[Stored data entries]
━━━━

<file path="src/core/hbs_consts.svh">
`ifndef HBS_CONSTS_SVH
`define HBS_CONSTS_SVH
// timebase
`define HBS_CLK_HZ          25000000
`define HBS_TICK_NS         1000000
`define HBS_CLK_NS          40
`define HBS_TICK_CYC        (`HBS_TICK_NS / `HBS_CLK_NS)
// output selection code that routes the brake signal
`define HBS_SEL_BRAKE       4'h4
// setting limits and defaults
`define HBS_REL_MIN         (-2000)
`define HBS_REL_MAX         2000
`define HBS_ENG_MAX         500
`define HBS_UNIT_MS         10
`define HBS_SPD_MIN         10
`define HBS_SPD_MAX         100
`define HBS_SPD_DEF         100
`define HBS_TMO_MIN         10
`define HBS_TMO_MAX         100
`define HBS_TMO_DEF         50
`endif

</file>
<file path="src/core/hbs_pkg.sv">
package hbs_pkg;
	typedef enum logic [2:0] {
		HBS_OFF,
		HBS_ON_WAIT,
		HBS_ON,
		HBS_OFF_WAIT,
		HBS_STOP_WAIT
	} hbs_state_e;

	// brake settings as loose bits from the drive's parameter store
	typedef struct packed {
		logic [3:0][3:0] brake_output_select;
		logic [11:0]     brake_release_delay;  // signed ms
		logic [8:0]      brake_engage_delay;   // x10 ms
		logic [6:0]      brake_engage_speed_threshold; // rpm
		logic [6:0]      brake_engage_timeout; // x10 ms
	} hbs_cfg_s;

	typedef struct packed {
		hbs_state_e  st;
		logic [14:0] pre;
		logic [12:0] ms;     // wide enough for the 5000 ms engage limit
		logic        brake_control_n;
		logic        power_on;
		logic [3:0]  dout;
		logic [3:0]  dout_sel;
		logic        en_q;
	} hbs_reg_s;
endpackage

</file>
<file path="src/core/hbs_sequencer.sv">
`timescale 1ns/10ps
`include "hbs_consts.svh"
module hbs_sequencer
#(
	// clock cycles per millisecond tick
	parameter int TICK_CYC = `HBS_TICK_CYC
)
(
	// clock and reset
	input  wire logic              ref_clk,
	input  wire logic              sys_rst,
	// drive state, same clock domain
	input  wire logic              servo_on,
	input  wire logic              alarm,
	input  wire logic [15:0]       speed_rpm,
	input  wire hbs_pkg::hbs_cfg_s cfg,
	// outputs
	output logic                   motor_power,
	output logic                   brake_control_n,
	output logic [3:0]             digital_output
);
	import hbs_pkg::*;

	localparam logic [14:0] TICK_LAST = 15'(TICK_CYC - 1);

	hbs_reg_s r;
	hbs_reg_s n;

	logic              used;
	logic              moving;
	logic              en_now;
	logic              rel_neg;
	logic [11:0]       rel_mag;
	logic [12:0]       eng_ms;
	logic [12:0]       tmo_ms;
	logic              tick;

	always_comb
	begin
		used    = 1'b0;
		for (int i = 0; i < 4; i++)
			used = used | (cfg.brake_output_select[i] == `HBS_SEL_BRAKE);
		en_now  = servo_on & ~alarm;
		moving  = speed_rpm >= {9'h000, cfg.brake_engage_speed_threshold};
		rel_neg = cfg.brake_release_delay[11];
		rel_mag = rel_neg ? 12'(-cfg.brake_release_delay)
			: cfg.brake_release_delay;
		eng_ms  = 13'(cfg.brake_engage_delay * 4'd10);
		tmo_ms  = 13'(cfg.brake_engage_timeout * 4'd10);
		tick    = r.pre == TICK_LAST;
	end

	// one state record, one next-state process
	always_comb
	begin
		n       = r;
		n.en_q  = en_now;
		n.pre   = tick ? 15'h0000 : r.pre + 15'h0001;
		// saturate so a long wait never wraps back below a limit
		if (tick && r.ms != 13'h1fff)
			n.ms = r.ms + 13'h0001;
		case (r.st)
			HBS_OFF:
				if (en_now)
				begin
					n.ms  = 13'h0000;
					n.pre = 15'h0000;
					if (!used || rel_mag == 12'h000)
					begin
						n.brake_control_n = 1'b0;
						n.power_on        = 1'b1;
						n.st              = HBS_ON;
					end
					else if (rel_neg)
					begin
						n.power_on = 1'b1;
						n.st       = HBS_ON_WAIT;
					end
					else
					begin
						n.brake_control_n = 1'b0;
						n.st              = HBS_ON_WAIT;
					end
				end
			HBS_ON_WAIT, HBS_ON:
				if (!en_now)
				begin
					n.ms  = 13'h0000;
					n.pre = 15'h0000;
					if (!used)
					begin
						n.brake_control_n = 1'b1;
						n.power_on        = 1'b0;
						n.st              = HBS_OFF;
					end
					else if (moving)
					begin
						n.power_on = 1'b0;
						n.st       = HBS_STOP_WAIT;
					end
					else if (alarm || eng_ms == 13'h0000)
					begin
						n.brake_control_n = 1'b1;
						n.power_on        = 1'b0;
						n.st              = HBS_OFF;
					end
					else
					begin
						n.brake_control_n = 1'b1;
						n.st              = HBS_OFF_WAIT;
					end
				end
				else if (r.st == HBS_ON_WAIT && r.ms >= {1'b0, rel_mag})
				begin
					n.brake_control_n = 1'b0;
					n.power_on        = 1'b1;
					n.st              = HBS_ON;
				end
			HBS_OFF_WAIT:
				if (alarm || r.ms >= eng_ms)
				begin
					n.power_on = 1'b0;
					n.st       = HBS_OFF;
				end
			HBS_STOP_WAIT:
				if (!moving || r.ms >= tmo_ms)
				begin
					n.brake_control_n = 1'b1;
					n.st              = HBS_OFF;
				end
			default:
				n.st = HBS_OFF;
		endcase
		// route inverted brake signal, high while the brake is released, to selected outputs
		n.dout_sel = 4'h0;
		for (int i = 0; i < 4; i++)
			n.dout_sel[i] = cfg.brake_output_select[i] == `HBS_SEL_BRAKE;
		for (int i = 0; i < 4; i++)
			n.dout[i] = r.dout_sel[i] & ~n.brake_control_n;
		if (sys_rst)
		begin
			n                 = '0;
			n.st              = HBS_OFF;
			n.brake_control_n = 1'b1;
		end
	end

	always_ff @(posedge ref_clk)
		r <= n;

	assign motor_power     = r.power_on;
	assign brake_control_n = r.brake_control_n;
	assign digital_output  = r.dout;

	// engaged brake with power off is the only idle state
	AST_OFF_SAFE:
	assert property (@(posedge ref_clk) disable iff (sys_rst)
		r.st == HBS_OFF |-> brake_control_n && !motor_power)
	else $error("idle state must have brake engaged, power off");

	AST_ALARM_CUT:
	assert property (@(posedge ref_clk) disable iff (sys_rst)
		alarm && !moving && r.st == HBS_ON |=> !motor_power)
	else $error("alarm did not remove power at once");

	AST_STOP_POWER:
	assert property (@(posedge ref_clk) disable iff (sys_rst)
		r.st == HBS_STOP_WAIT |-> !motor_power && !brake_control_n)
	else $error("stopping wait must have power off, brake released");

	AST_TMO:
	assert property (@(posedge ref_clk) disable iff (sys_rst)
		r.st == HBS_STOP_WAIT && r.ms >= tmo_ms |=> r.st == HBS_OFF)
	else $error("timeout did not engage brake");

	AST_POS_ORDER:
	assert property (@(posedge ref_clk) disable iff (sys_rst)
		$rose(motor_power) && !rel_neg && rel_mag != 12'h000 && used
		|-> !$past(brake_control_n))
	else $error("power came before brake release");

	AST_ZERO:
	assert property (@(posedge ref_clk) disable iff (sys_rst)
		r.st == HBS_OFF && en_now && rel_mag == 12'h000
		|=> motor_power && !brake_control_n)
	else $error("zero delay did not switch both together");

	AST_ROUTE:
	assert property (@(posedge ref_clk) disable iff (sys_rst)
		r.dout_sel[0] && $stable(r.dout_sel[0]) && !n.brake_control_n
		|=> digital_output[0])
	else $error("brake signal not routed to output zero");

	AST_BYPASS:
	assert property (@(posedge ref_clk) disable iff (sys_rst)
		!used && r.st == HBS_OFF && en_now |=> r.st == HBS_ON)
	else $error("unused brake still sequenced");
endmodule

</file>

━━━━

If a line in the records above contains the string "moving", copy that line out.

Task output:
	logic              moving;
		moving  = speed_rpm >= {9'h000, cfg.brake_engage_speed_threshold};
					else if (moving)
				if (!moving || r.ms >= tmo_ms)
		alarm && !moving && r.st == HBS_ON |=> !motor_power)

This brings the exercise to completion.